▶ _TASK TO CARRY OUT_
Copy exactly the lines of the material below, starting with the first and including the line that holds "run 2 against".

▶ _PROVIDED INFORMATION_
»»
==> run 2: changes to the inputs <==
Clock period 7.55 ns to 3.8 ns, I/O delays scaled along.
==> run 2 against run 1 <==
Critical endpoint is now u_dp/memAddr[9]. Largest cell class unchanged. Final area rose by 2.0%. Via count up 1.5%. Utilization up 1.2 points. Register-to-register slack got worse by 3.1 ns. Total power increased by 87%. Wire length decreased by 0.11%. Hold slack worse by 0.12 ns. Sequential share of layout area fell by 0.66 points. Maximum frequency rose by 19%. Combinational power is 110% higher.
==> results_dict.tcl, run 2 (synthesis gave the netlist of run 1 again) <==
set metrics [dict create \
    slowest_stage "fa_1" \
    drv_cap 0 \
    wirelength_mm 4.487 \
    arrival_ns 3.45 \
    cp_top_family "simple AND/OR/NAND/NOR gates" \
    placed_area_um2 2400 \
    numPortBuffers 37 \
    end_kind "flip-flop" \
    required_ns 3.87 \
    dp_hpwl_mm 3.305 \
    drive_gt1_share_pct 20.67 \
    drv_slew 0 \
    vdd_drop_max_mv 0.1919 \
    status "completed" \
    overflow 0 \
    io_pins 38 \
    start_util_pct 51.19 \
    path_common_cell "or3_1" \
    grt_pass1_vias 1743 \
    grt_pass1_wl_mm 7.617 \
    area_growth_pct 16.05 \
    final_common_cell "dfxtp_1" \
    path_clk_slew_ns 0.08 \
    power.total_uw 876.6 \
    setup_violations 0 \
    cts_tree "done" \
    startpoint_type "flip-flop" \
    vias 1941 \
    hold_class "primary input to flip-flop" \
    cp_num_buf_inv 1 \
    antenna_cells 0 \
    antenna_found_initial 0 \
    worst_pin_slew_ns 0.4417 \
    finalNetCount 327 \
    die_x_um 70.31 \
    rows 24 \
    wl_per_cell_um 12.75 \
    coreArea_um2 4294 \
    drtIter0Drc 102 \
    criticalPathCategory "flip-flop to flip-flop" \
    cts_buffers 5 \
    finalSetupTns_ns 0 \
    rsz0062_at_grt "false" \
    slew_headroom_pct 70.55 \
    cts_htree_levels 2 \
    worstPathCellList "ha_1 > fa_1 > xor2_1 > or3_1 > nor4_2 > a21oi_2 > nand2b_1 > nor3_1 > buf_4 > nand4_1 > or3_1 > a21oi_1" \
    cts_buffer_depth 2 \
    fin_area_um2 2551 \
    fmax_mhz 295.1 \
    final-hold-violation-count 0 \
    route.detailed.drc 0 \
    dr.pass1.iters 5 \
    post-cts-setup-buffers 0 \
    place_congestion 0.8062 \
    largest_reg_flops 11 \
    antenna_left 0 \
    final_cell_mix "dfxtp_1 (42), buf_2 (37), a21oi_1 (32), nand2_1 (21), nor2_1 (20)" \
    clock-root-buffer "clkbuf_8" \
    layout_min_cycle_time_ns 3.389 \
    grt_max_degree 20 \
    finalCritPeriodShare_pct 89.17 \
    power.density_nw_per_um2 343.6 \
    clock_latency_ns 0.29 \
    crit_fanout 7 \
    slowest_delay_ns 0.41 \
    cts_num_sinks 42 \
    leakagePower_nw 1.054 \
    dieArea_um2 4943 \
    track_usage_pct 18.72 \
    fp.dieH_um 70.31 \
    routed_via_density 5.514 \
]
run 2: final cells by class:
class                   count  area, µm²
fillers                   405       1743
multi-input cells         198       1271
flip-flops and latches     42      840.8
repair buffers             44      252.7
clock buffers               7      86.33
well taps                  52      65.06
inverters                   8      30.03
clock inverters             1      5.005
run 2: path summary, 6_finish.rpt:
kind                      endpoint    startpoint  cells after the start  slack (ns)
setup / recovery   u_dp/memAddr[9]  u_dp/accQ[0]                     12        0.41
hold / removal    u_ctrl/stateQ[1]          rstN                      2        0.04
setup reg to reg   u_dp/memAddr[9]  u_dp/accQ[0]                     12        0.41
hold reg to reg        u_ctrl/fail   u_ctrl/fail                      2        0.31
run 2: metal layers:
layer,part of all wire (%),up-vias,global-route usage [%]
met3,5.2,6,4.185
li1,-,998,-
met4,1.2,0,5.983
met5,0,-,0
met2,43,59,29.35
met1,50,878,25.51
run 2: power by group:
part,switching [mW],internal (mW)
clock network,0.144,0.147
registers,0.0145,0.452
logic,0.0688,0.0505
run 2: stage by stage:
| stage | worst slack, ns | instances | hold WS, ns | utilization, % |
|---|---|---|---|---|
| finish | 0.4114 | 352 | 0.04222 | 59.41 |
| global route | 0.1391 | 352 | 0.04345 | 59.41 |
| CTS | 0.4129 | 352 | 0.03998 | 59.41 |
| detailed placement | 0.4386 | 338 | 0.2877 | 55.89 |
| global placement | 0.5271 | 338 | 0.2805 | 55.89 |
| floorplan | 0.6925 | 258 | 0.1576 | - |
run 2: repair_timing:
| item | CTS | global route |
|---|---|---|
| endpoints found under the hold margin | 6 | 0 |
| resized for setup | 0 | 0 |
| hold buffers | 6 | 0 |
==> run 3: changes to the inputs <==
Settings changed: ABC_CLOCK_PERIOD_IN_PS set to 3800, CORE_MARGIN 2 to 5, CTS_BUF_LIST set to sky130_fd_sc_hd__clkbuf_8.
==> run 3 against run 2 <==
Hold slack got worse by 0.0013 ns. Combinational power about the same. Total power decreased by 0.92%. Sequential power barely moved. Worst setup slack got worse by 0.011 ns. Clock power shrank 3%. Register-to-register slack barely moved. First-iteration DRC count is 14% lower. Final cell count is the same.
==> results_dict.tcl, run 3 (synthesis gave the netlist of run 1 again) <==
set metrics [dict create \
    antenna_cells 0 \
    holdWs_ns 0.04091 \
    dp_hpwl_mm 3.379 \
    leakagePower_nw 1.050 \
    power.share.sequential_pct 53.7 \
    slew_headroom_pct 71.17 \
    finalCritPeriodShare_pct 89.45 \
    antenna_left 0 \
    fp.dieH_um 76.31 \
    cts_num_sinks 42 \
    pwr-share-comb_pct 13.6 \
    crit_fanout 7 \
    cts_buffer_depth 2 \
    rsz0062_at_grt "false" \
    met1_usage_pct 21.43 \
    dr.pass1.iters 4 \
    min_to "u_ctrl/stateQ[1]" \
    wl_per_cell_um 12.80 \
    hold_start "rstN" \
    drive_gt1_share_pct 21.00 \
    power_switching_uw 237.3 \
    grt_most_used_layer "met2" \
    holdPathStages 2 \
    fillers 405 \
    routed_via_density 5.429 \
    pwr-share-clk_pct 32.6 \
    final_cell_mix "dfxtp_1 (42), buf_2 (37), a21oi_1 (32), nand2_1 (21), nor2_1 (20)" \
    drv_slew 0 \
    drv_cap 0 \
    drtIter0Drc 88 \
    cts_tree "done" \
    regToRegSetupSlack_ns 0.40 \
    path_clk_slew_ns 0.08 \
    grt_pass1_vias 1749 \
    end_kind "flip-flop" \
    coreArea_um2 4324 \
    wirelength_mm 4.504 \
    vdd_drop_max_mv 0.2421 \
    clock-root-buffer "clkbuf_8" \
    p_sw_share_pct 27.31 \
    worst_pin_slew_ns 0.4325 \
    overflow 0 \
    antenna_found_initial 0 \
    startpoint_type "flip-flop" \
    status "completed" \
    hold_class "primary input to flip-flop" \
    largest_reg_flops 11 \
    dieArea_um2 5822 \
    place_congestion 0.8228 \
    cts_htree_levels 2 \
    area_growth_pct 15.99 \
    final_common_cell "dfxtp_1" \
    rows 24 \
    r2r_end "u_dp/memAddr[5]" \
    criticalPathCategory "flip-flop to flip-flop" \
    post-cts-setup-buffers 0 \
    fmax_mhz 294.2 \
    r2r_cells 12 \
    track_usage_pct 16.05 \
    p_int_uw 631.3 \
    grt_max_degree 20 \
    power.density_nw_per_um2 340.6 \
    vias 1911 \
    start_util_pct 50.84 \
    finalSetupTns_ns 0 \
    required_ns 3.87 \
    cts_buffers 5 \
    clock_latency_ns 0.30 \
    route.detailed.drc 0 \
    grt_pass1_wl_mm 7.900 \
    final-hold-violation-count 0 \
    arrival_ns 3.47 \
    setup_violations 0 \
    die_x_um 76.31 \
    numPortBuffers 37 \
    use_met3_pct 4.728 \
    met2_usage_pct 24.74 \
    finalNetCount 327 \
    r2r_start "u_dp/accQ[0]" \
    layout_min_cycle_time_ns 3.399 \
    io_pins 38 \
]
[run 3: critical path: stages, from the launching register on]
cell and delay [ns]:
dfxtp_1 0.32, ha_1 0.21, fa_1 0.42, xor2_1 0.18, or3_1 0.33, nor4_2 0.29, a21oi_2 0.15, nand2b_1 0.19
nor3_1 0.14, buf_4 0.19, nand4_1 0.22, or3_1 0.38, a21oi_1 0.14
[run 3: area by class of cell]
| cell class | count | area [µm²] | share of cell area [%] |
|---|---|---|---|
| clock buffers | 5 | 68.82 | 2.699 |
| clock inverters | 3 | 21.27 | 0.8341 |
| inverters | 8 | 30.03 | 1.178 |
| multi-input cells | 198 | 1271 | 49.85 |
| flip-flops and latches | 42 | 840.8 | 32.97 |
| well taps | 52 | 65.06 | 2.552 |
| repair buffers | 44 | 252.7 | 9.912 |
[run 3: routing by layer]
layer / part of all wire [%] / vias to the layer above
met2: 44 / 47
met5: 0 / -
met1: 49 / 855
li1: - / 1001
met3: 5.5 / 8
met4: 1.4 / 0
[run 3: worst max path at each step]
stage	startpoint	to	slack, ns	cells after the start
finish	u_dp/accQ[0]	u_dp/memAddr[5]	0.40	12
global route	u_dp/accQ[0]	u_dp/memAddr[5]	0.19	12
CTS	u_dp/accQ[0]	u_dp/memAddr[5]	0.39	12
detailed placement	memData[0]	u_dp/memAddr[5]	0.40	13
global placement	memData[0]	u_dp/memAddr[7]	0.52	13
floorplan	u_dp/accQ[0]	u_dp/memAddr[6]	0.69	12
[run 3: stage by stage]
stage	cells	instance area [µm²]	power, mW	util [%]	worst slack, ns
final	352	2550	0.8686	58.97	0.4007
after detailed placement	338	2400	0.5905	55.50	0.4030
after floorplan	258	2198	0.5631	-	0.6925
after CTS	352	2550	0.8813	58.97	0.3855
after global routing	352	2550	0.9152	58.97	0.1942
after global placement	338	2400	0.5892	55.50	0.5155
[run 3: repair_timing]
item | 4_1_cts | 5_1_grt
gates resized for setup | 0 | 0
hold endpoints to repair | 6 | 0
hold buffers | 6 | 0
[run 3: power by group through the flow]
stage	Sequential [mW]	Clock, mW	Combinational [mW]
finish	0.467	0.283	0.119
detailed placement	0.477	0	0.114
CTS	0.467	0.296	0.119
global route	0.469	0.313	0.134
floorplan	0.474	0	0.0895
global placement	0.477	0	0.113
««
▶ _ANSWER BOX_
==> run 2: changes to the inputs <==
Clock period 7.55 ns to 3.8 ns, I/O delays scaled along.
==> run 2 against run 1 <==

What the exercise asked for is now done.